As I prepared myself for a three-day trip to Israel last week, I braced for soldiers. Sirens. Katyushas falling like rain. What stunned me the most, however, and has kept me crying since my return, was all those empty swing sets.
We Jews know that Israel is under heavy attack on three fronts – Lebanon, Gaza and the world's media stage. We know that Hezbollah militants entrench themselves among Lebanese civilians to launch their attacks, cozily forcing the Israel Defense Forces into a quagmire in which there can never be a true cease-fire.
We know that in Gaza, the ragtag militia of suicide bombers and Hamas gunmen is really comprised of mere schoolboys, 17-and 18-year-olds who have traded their books for camouflage pants and C-4 belts.
We know that to these “soldiers” – the would-be Islamic martyrs to Israel's south and the Iranian-funded foot army to Israel's north – it matters little how many civilians die. While us Jews embrace life, Israel's increasingly fundamentalist neighbors extol death. They plaster their alleyways with the stoic faces of suicide bombers in the same manner that movie billboards are hung on Sunset Boulevard and in Times Square. How can we expect them to respect the sanctity of life when for them, the “fighters,” the one and only goal of life is to meet a noble death?

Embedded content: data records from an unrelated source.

This design comes from an exercise in tuning for small area on the open sky130 flow, not from production work. In this exercise RTL edits were held to simulation tests only and were not proved equivalent to the original. Power and IR drop assume default switching activity.

$ cat design.v
package mem_app_bridge_pkg;
    localparam logic [2:0] APP_CMD_WRITE = 3'b000;
    localparam logic [2:0] APP_CMD_READ  = 3'b001;
    localparam logic [1:0] IDLE       = 2'b00;
    localparam logic [1:0] WR_COLLECT = 2'b01;
    localparam logic [1:0] WR_ISSUE   = 2'b11;
    localparam logic [1:0] RD_ACTIVE  = 2'b10;
endpackage
module fifo_sync (
    input  logic         clk,
    input  logic         wr_en,
    input  logic [3:0]   wr_row,
    input  logic [127:0] din,
    input  logic [15:0]  rd_row,    
    input  logic [3:0]   rd_lane,   
    output logic [31:0]  dout
);
    logic [127:0] mem [0:15];
    always_ff @(posedge clk) begin
        if (wr_en) mem[wr_row] <= din;
    end
    always_comb begin
        dout = '0;
        for (int r = 0; r < 16; r++)
            for (int k = 0; k < 4; k++)
                dout = dout | ({32{rd_row[r] & rd_lane[k]}} & mem[r][32*k +: 32]);
    end
endmodule
module mem_app_bridge #(
    parameter int mem_width      = 32,
    parameter int app_data_width = 128,
    parameter int app_addr_width = 28,
    parameter int M_rd           = 4
) (
    input  logic                        clk_mem,
    input  logic                        reset,
    input  logic                        mem_cmd_valid,
    output logic                        mem_cmd_ready,
    input  logic [64:0]                 mem_cmd_data,
    input  logic                        mem_write_valid,
    output logic                        mem_write_ready,
    input  logic [mem_width-1:0]        mem_write_data,
    output logic                        mem_read_valid,
    input  logic                        mem_read_ready,
    output logic [mem_width-1:0]        mem_read_data,
    input  logic                        init_calib_complete,
    output logic                        app_en,
    input  logic                        app_rdy,
    output logic [2:0]                  app_cmd,
    output logic [app_addr_width-1:0]   app_addr,
    output logic [app_data_width-1:0]   app_wdf_data,
    output logic [app_data_width/8-1:0] app_wdf_mask,
    output logic                        app_wdf_wren,
    output logic                        app_wdf_end,
    input  logic                        app_wdf_rdy,
    input  logic [app_data_width-1:0]   app_rd_data,
    input  logic                        app_rd_data_valid,
    output logic                        busy
);
    logic [1:0]  state;
    logic        s_idle, s_wc, s_wi, s_rd;
    logic [31:0] left;        
    logic [1:0]  lane;        
    logic [31:0] wword [0:3];
    logic [3:0]  wmask;       
    logic        armed;       
    logic [27:4] addr_q;
    logic        rnw_q;
    logic        en_q, wren_q;
    logic [4:0]  wp, rp;      
    logic [4:0]  occ;         
    logic        cmd_fire, wr_fire, rd_fire, step;
    logic        last_word, lane3, wr_last, beat_done;
    logic        buf_empty, rd_valid, rd_pop, more, rd_issue, addr_inc;
    logic [3:0]  lane_oh;
    logic [15:0] row_oh;
    assign s_idle = (state == mem_app_bridge_pkg::IDLE);
    assign s_wc   = (state == mem_app_bridge_pkg::WR_COLLECT);
    assign s_wi   = (state == mem_app_bridge_pkg::WR_ISSUE);
    assign s_rd   = (state == mem_app_bridge_pkg::RD_ACTIVE);
    assign mem_cmd_ready = reset && s_idle && init_calib_complete;
    assign cmd_fire      = mem_cmd_ready && mem_cmd_valid;
    assign last_word = (left == 32'd1);
    assign lane3     = (lane == 2'd3);
    assign mem_write_ready = s_wc;
    assign wr_fire   = s_wc && mem_write_valid;
    assign wr_last   = wr_fire && (lane3 || last_word);
    assign beat_done = s_wi && (!en_q || app_rdy) && (!wren_q || app_wdf_rdy);
    assign buf_empty = (wp == rp);
    assign rd_valid  = s_rd && !buf_empty;
    assign rd_fire   = rd_valid && mem_read_ready;
    assign rd_pop    = rd_fire && (lane3 || last_word);
    assign step      = wr_fire || rd_fire;
    assign more     = (|left[31:6]) ||
                      ((7'(left[5:0]) + 7'(lane)) > {1'b0, occ[3:0], 2'b00});
    assign rd_issue = s_rd && more && !occ[4] && (!en_q || app_rdy);
    assign addr_inc = (s_rd && en_q && app_rdy) || beat_done;
    always_comb begin
        for (int k = 0; k < 4; k++) lane_oh[k] = rd_valid && (lane == 2'(k));
        for (int r = 0; r < 16; r++) row_oh[r] = (rp[3:0] == 4'(r));
    end
    fifo_sync u_rd_buf (
        .clk     (clk_mem),
        .wr_en   (app_rd_data_valid),
        .wr_row  (wp[3:0]),
        .din     (app_rd_data),
        .rd_row  (row_oh),
        .rd_lane (lane_oh),
        .dout    (mem_read_data)
    );
    assign mem_read_valid = rd_valid;
    assign app_en       = en_q;
    assign app_cmd      = {2'b00, rnw_q};
    assign app_addr     = {addr_q, 4'b0000};
    assign app_wdf_wren = wren_q;
    assign app_wdf_end  = wren_q;
    assign busy         = !s_idle;
    always_comb begin
        for (int k = 0; k < 4; k++) begin
            app_wdf_data[32*k +: 32] = (armed && !wmask[k]) ? wword[k] : 32'd0;
            app_wdf_mask[4*k +: 4]   = {4{wmask[k]}};
        end
    end
    always_ff @(posedge clk_mem or negedge reset) begin
        if (!reset) begin
            state <= mem_app_bridge_pkg::IDLE;
        end else begin
            unique case (state)
                mem_app_bridge_pkg::IDLE:
                    if (cmd_fire && mem_cmd_data[31:0] != 32'd0)
                        state <= mem_cmd_data[64] ? mem_app_bridge_pkg::RD_ACTIVE
                                                  : mem_app_bridge_pkg::WR_COLLECT;
                mem_app_bridge_pkg::WR_COLLECT:
                    if (wr_last) state <= mem_app_bridge_pkg::WR_ISSUE;
                mem_app_bridge_pkg::WR_ISSUE:
                    if (beat_done)
                        state <= (left == 32'd0) ? mem_app_bridge_pkg::IDLE
                                                 : mem_app_bridge_pkg::WR_COLLECT;
                default:
                    if (rd_fire && last_word) state <= mem_app_bridge_pkg::IDLE;
            endcase
        end
    end
    always_ff @(posedge clk_mem) begin
        if (cmd_fire) begin
            left <= mem_cmd_data[31:0];
            lane <= mem_cmd_data[33:32];
        end else if (step) begin
            left <= left - 32'd1;
            lane <= lane + 2'd1;
        end
        for (int k = 0; k < 4; k++)
            if (wr_fire && lane == 2'(k)) wword[k] <= mem_write_data;
    end
    always_ff @(posedge clk_mem or negedge reset) begin
        if (!reset) begin
            wmask  <= '0;
            armed  <= 1'b0;
            addr_q <= '0;
            rnw_q  <= 1'b0;
            en_q   <= 1'b0;
            wren_q <= 1'b0;
            wp     <= '0;
            rp     <= '0;
            occ    <= '0;
        end else begin
            if (cmd_fire) begin
                armed  <= 1'b1;
                rnw_q  <= mem_cmd_data[64];
                addr_q <= mem_cmd_data[57:34];
            end else if (addr_inc) begin
                addr_q <= addr_q + 24'd1;
            end
            if (cmd_fire || beat_done) wmask <= 4'hF;
            else if (wr_fire) wmask[lane] <= 1'b0;
            en_q   <= wr_last || rd_issue || (en_q && !app_rdy);
            wren_q <= wr_last || (wren_q && !app_wdf_rdy);
            if (app_rd_data_valid) wp <= wp + 5'd1;
            if (rd_pop) rp <= rp + 5'd1;
            occ <= occ + 5'(rd_issue) - 5'(rd_pop);
        end
    end
endmodule
$ cat config.mk
export PLATFORM = sky130hd
export DESIGN_NAME = mem_app_bridge
export DESIGN_NICKNAME = mem_app_bridge
export VERILOG_FILES = /design/flow/design.v
export SDC_FILE = /design/flow/constraint.sdc
export NUM_CORES = 4
export LEC_CHECK = 0
export CAP_MARGIN = 20
export CORE_MARGIN = 2
export CORE_UTILIZATION = 40
export SLEW_MARGIN = 20
$ cat run.sh
#!/bin/bash
# synth_recipe.tcl (not shown) runs the flow's synth.tcl, then flattens the netlist and writes it again
# the make line also repeats each setting of config.mk as NAME=value (left out here)
make -C /OpenROAD-flow-scripts/flow DESIGN_CONFIG=/design/flow/config.mk WORK_HOME=/design/flow/orfs CLKGATE_MAP_FILE= SYNTH_SCRIPT=/design/flow/synth_recipe.tcl finish
$ cat constraint.sdc
create_clock -name core_clock -period 7.0 [get_ports {clk_mem}]
set_input_delay 1.4000 -clock core_clock [delete_from_list [all_inputs] [get_ports {clk_mem}]]
set_output_delay 1.4000 -clock core_clock [all_outputs]
set_load 0.01 [all_outputs]
==> reports/results.txt, run 1 <==
status -> finished clean
drt total wl -> 325 mm
die area -> 218000 sq um
H-tree lvl count -> 4
commonest non-fill, non-tap cell in the layout -> edfxtp_1
area share of the leading cell type in the synthesized netlist -> 0.775
commonest cells after routing, fill and taps aside -> edfxtp_1 (2210), a22oi_1 (525), clkdlybuf4s50_1 (434)
EDFF count, synth -> 2210
Worst R2R Start -> left[0]
R2R setup slack -> 2.77 ns
largest area contributor in the netlist -> edfxtp_1
Critical Path, Cell by Cell -> and3b_2 -> nand3_2 -> buf_12 -> o22ai_1 -> a211oi_1 -> o21ai_0 -> or4_1 -> clkdlybuf4s50_1
RSZ-0062 raised after global routing -> false
Area after DPL -> 95000 sq um
Design Area, Final -> 102000 sq um
cts bufs inserted -> 224
Worst R2R Path Depth -> 20
YS warnings -> 3
hold buffer count at CTS -> 0
WHS -> 0.468 ns
Synth Instances -> 4970
vias in the first global route -> 52100
port bufs -> 435
vias per cell -> 6.46
slew margin rel. -> 0.162
Max Clk Rate -> 0.144 GHz
crit end category -> primary output
share of cells above drive strength 1 -> 0.126
worst vdd ir -> 0.344 mV
total core area -> 213000 sq um
Pre-antenna DRT Iters -> 6
crit start category -> flip-flop
ANT nets after route -> 0
Post-Layout Cell Count -> 8594
fillers -> 17800
Hold Crit Class -> in2async
clk sinks -> 2259
post-DP HPWL -> 187 mm
Mapped Area -> 85600 sq um
max incr delay on CP -> 0.99 ns
Avg Inst Size Synth -> 17.2 sq um
via count -> 55500
Clock Tree Buf Depth -> 3
total power -> 0.0370 W
clock root buffer -> clkbuf_16
largest cells by area after synthesis -> edfxtp_1 (77%), a22oi_1 (4.6%), a22o_1 (1.7%)
Worst EP required -> 5.60 ns
final period utilization -> 0.994
max-cap check violation count -> 0
clock network fraction of total power -> 0.329
first-pass GRT wire length -> 438 mm
GRT Overall Usage -> 0.291
power per cell area -> 361 nW/um^2
Leakage -> 31.7 nW
clock skew -> 0.0706 ns
Period minus WS final -> 6.96 ns
Die Ht -> 467 um
CTS tree -> yes
Max Slew Vio Count -> 0
WS Path Type -> reg2out
Congestion Overflow GR -> 0
endpoint of the worst register-to-register path -> occ[4]
Util after Layout -> 0.482
setup bufs post-CTS -> 0
internal power -> 0.0256 W
Cells after DPL -> 8156
Crit-path slowest cell -> and3b_2
io pins -> 448
Clock transition at path regs -> 0.06 ns
ys async rst share -> 0.0217
Worst Tran Pin Value -> 1.26 ns
Final setup viols -> 0
WL/cell -> 37.8 um
initial drt markers -> 8914
post-cts resize count -> 0
Placement Rows -> 169
largest net degree at the start of global routing -> 107
Crit path arrival time -> 5.56 ns
share of power burned in combinational logic -> 0.209
Reg power frac -> 0.462
Synth Register Bits -> 2259
Post-route DRC -> 0
Hold Fails Final Rpt -> 0
die width -> 467 um
worst-path fanout max -> 17
nets@finish -> 5827
P&R area growth vs syn -> 19.6%
initial antenna violation count -> 41
Skew-Pair Late Insertion Delay -> 0.92 ns
register area share after synthesis -> 0.789
Post-synth top flop -> edfxtp_1
Sw Share -> 0.308
Netlist cell types -> 89
gpl congestion -> 0.886
Starting Density -> 0.403
P_sw -> 0.0114 W
[registers in the layout, summed over array words and instances (netlist names)]
signal        flops
wmask             4
wword           128
left             32
rp                5
en_q              1
addr_q           24
lane              2
rnw_q             1
state             2
occ               5
wren_q            1
armed             1
u_rd_buf.mem   2048
wp                5
[layer usage]
layer | track usage | share of wire | up-vias
met5 | 0 | 0.00062 | -
met4 | 0.148 | 0.059 | 32
met3 | 0.0884 | 0.14 | 871
met2 | 0.438 | 0.44 | 4797
met1 | 0.383 | 0.36 | 28100
li1 | - | - | 21600
[power groups by stage]
stage / Clock [W] / Combinational, W / Sequential, W
floorplan: 0 / 0.00345 / 0.0174
global placement: 0 / 0.00746 / 0.0173
detailed placement: 0 / 0.00751 / 0.0174
CTS: 0.0123 / 0.00754 / 0.0171
global route: 0.0128 / 0.00790 / 0.0172
finish: 0.0122 / 0.00772 / 0.0171
[synth_stat cells, types with 18 or more instances]
master    count
a211oi_1     30
a22o_1      163
and2_1      134
a21oi_1     136
a31oi_1      55
mux2i_1      65
buf_4        40
ha_1         28
inv_1        28
nor3_1       45
and3_1       24
nor2_1      115
nor4_1       19
xnor2_1      35
nand3_1      67
a222oi_1     18
o22ai_1      91
o21ai_0     115
buf_1        38
a22oi_1     525
a221oi_1    148
buf_2        94
edfxtp_1   2210
nand2_1     196
dfrtp_1      49
nand4_1      51
clkbuf_1    144
[cell type report]
class,count,area [sq um],share of cell area
flip-flops and latches,2259,67600,0.660
multi-input cells,2358,17000,0.166
repair buffers,692,6790,0.0663
clock buffers,259,5760,0.0562
well taps,2821,3530,0.0344
clock inverters,155,1640,0.0160
inverters,28,105,0.00103
diodes,22,55.1,0.000537
[through the flow]
step                setup WS (ns)  setup TNS [ns]
floorplan                  -0.798        -1185.96
global placement             1.13               0
detailed placement           1.11               0
CTS                         0.119               0
global route              0.00804               0
finish                     0.0450               0
[critical path: cells and delay by family, from the launching register on]
kind                   cells  cell delay [ns]
buffers and inverters      2             1.13
and+or+nand+nor            3             2.27
DFF                        1             0.77
AOI/OAI and AO/OA          3             0.47
[cells by family after synthesis]
logic type / Yosys count / synth area share
XOR/XNOR: 50 / 0.00511
buffers and inverters: 358 / 0.0201
AND/OR/NAND/NOR: 755 / 0.0462
flip-flops: 2259 / 0.789
adder cells (fa/ha/maj): 30 / 0.00456
multiplexers: 75 / 0.00891
other: 1 / 0.0000438
AO/OA/AOI/OAI: 1442 / 0.126
[how the worst max path moves through the flow]
| stage | slack, ns | to | start | cells past startpoint |
|---|---|---|---|---|
| finish | 0.04 | mem_read_data[10] | state[1] | 8 |
| global route | 0.008 | mem_read_data[15] | state[1] | 9 |
| CTS | 0.12 | mem_read_data[10] | lane[1] | 11 |
| detailed placement | 1.11 | mem_read_data[10] | lane[1] | 11 |
| global placement | 1.13 | mem_read_data[10] | lane[1] | 11 |
| floorplan | -0.80 | u_rd_buf.mem[7][0] | app_rd_data_valid | 3 |
==> inputs of run 2 (changes only) <==
--- a/design.v
+++ b/design.v
@@ -11,14 +11,23 @@
     input  logic         wr_en,
     input  logic [3:0]   wr_row,
     input  logic [127:0] din,
+    input  logic         wsel,
+    input  logic [3:0]   wload,
+    input  logic [31:0]  wdin,
     input  logic [15:0]  rd_row,    
     input  logic [3:0]   rd_lane,   
-    output logic [31:0]  dout
+    output logic [31:0]  dout,
+    output logic [127:0] row0
 );
     logic [127:0] mem [0:15];
     always_ff @(posedge clk) begin
-        if (wr_en) mem[wr_row] <= din;
+        for (int k = 0; k < 4; k++)
+            if ((wr_en && wr_row == 4'd0) || wload[k])
+                mem[0][32*k +: 32] <= wsel ? wdin : din[32*k +: 32];
+        for (int r = 1; r < 16; r++)
+            if (wr_en && wr_row == 4'(r)) mem[r] <= din;
     end
+    assign row0 = mem[0];
     always_comb begin
         dout = '0;
         for (int r = 0; r < 16; r++)
@@ -61,7 +70,8 @@
     logic        s_idle, s_wc, s_wi, s_rd;
     logic [31:0] left;        
     logic [1:0]  lane;        
-    logic [31:0] wword [0:3];
+    logic [127:0] wbeat;      
+    logic [3:0]  wload;
     logic [3:0]  wmask;       
     logic        armed;       
     logic [27:4] addr_q;
@@ -96,6 +106,7 @@
     assign rd_issue = s_rd && more && !occ[4] && (!en_q || app_rdy);
     assign addr_inc = (s_rd && en_q && app_rdy) || beat_done;
     always_comb begin
+        for (int k = 0; k < 4; k++) wload[k] = wr_fire && (lane == 2'(k));
         for (int k = 0; k < 4; k++) lane_oh[k] = rd_valid && (lane == 2'(k));
         for (int r = 0; r < 16; r++) row_oh[r] = (rp[3:0] == 4'(r));
     end
@@ -105,8 +116,12 @@
         .wr_row  (wp[3:0]),
         .din     (app_rd_data),
         .rd_row  (row_oh),
+        .wsel    (s_wc),
+        .wload   (wload),
+        .wdin    (mem_write_data),
         .rd_lane (lane_oh),
-        .dout    (mem_read_data)
+        .dout    (mem_read_data),
+        .row0    (wbeat)
     );
     assign mem_read_valid = rd_valid;
     assign app_en       = en_q;
@@ -117,7 +132,7 @@
     assign busy         = !s_idle;
     always_comb begin
         for (int k = 0; k < 4; k++) begin
-            app_wdf_data[32*k +: 32] = (armed && !wmask[k]) ? wword[k] : 32'd0;
+            app_wdf_data[32*k +: 32] = (armed && !wmask[k]) ? wbeat[32*k +: 32] : 32'd0;
             app_wdf_mask[4*k +: 4]   = {4{wmask[k]}};
         end
     end
@@ -149,8 +164,6 @@
             left <= left - 32'd1;
             lane <= lane + 2'd1;
         end
-        for (int k = 0; k < 4; k++)
-            if (wr_fire && lane == 2'(k)) wword[k] <= mem_write_data;
     end
     always_ff @(posedge clk_mem or negedge reset) begin
         if (!reset) begin
==> run 2 against run 1 <==
Sequential cell count shrank 128. The layout now fails its checks (negative setup slack). Critical path type unchanged. Cell count is 0.67% lower. Count of clock-buffer cells in the layout decreased by 10.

For the Jews, the focus has always been on survival. From the earliest notes of recorded history, we have been running for our lives. We came from pogroms and inquisitions and through the Holocaust to finally return to the place we started – Israel.
As I saw this past week, we were not going to be moved again. We are not a people who will run any longer.
So what do we do instead, when the sirens wail and the rockets begin to fall? We do what we have always done. Protect our children, and move forward with our lives.
Israel is a mere handful of soil, a speck on the map, but I have always believed that the world's center of gravity is located beneath her sand. Why did I fly there at the height of a war? Sure, as a journalist, it was a great story. But there is something more there. A pull, a calling, a magnet I've yet to define but can't ignore. She needed me, and I had to go. I had to tell her story.
In Haifa last week, all the children had gone underground. The summer camps were closed. The day-cares were deserted. Occasionally, as our tour bus moved down the eerily silent streets, we would think we saw a child and shout. Immediately, our 40-strong group pressed their faces up to the glass.
“Over there! A child! By the shoe store, holding his mother's hand . . .” He would vanish as quickly as he had appeared, but we would swear that we saw him.
There were other sightings that day as well. Two small girls, pushing a doll's stroller in front of a bakery. A baby, bouncing on his mother's hip. A child jumping rope or perhaps playing hopscotch. Those boys on the corner by the falafel stand (or was it shwarma?) kicking a soccer ball (or maybe tossing a baseball?).
The truth is, there were no children on the streets of Haifa on the day that I visited. There were hardly any adults, only the brave few collecting the necessary groceries and sundries to keep life going.
In one makeshift fallout shelter in a subterranean parking garage, an impromptu summer camp had been set up. There was a magic show and a crafts table of Popsicle stick houses. Several boys and girls had their faces painted like kittens. There were balloons and glitter and an off-duty soldier strumming her guitar.
If they had been outdoors, it would have been lovely. Instead, however, there were exhaust fumes and car horns and the terrible echo of 200 giggling, shouting kids.
I thought my return would be haunted with images of rockets and gore. I was so wrong. After a week at home, it is the faces of those underground cherubs that wake me in the night. We didn't tell them why they were there. We put whiskers on their cheeks and crayons into their hands. They were good children. They sang and colored for us. But with every extra siren, they grew up just a little bit more.
Soon there will be no more children in Haifa. When the next war comes, we will have no one left to hide.
And for this, I cry and cry and cry.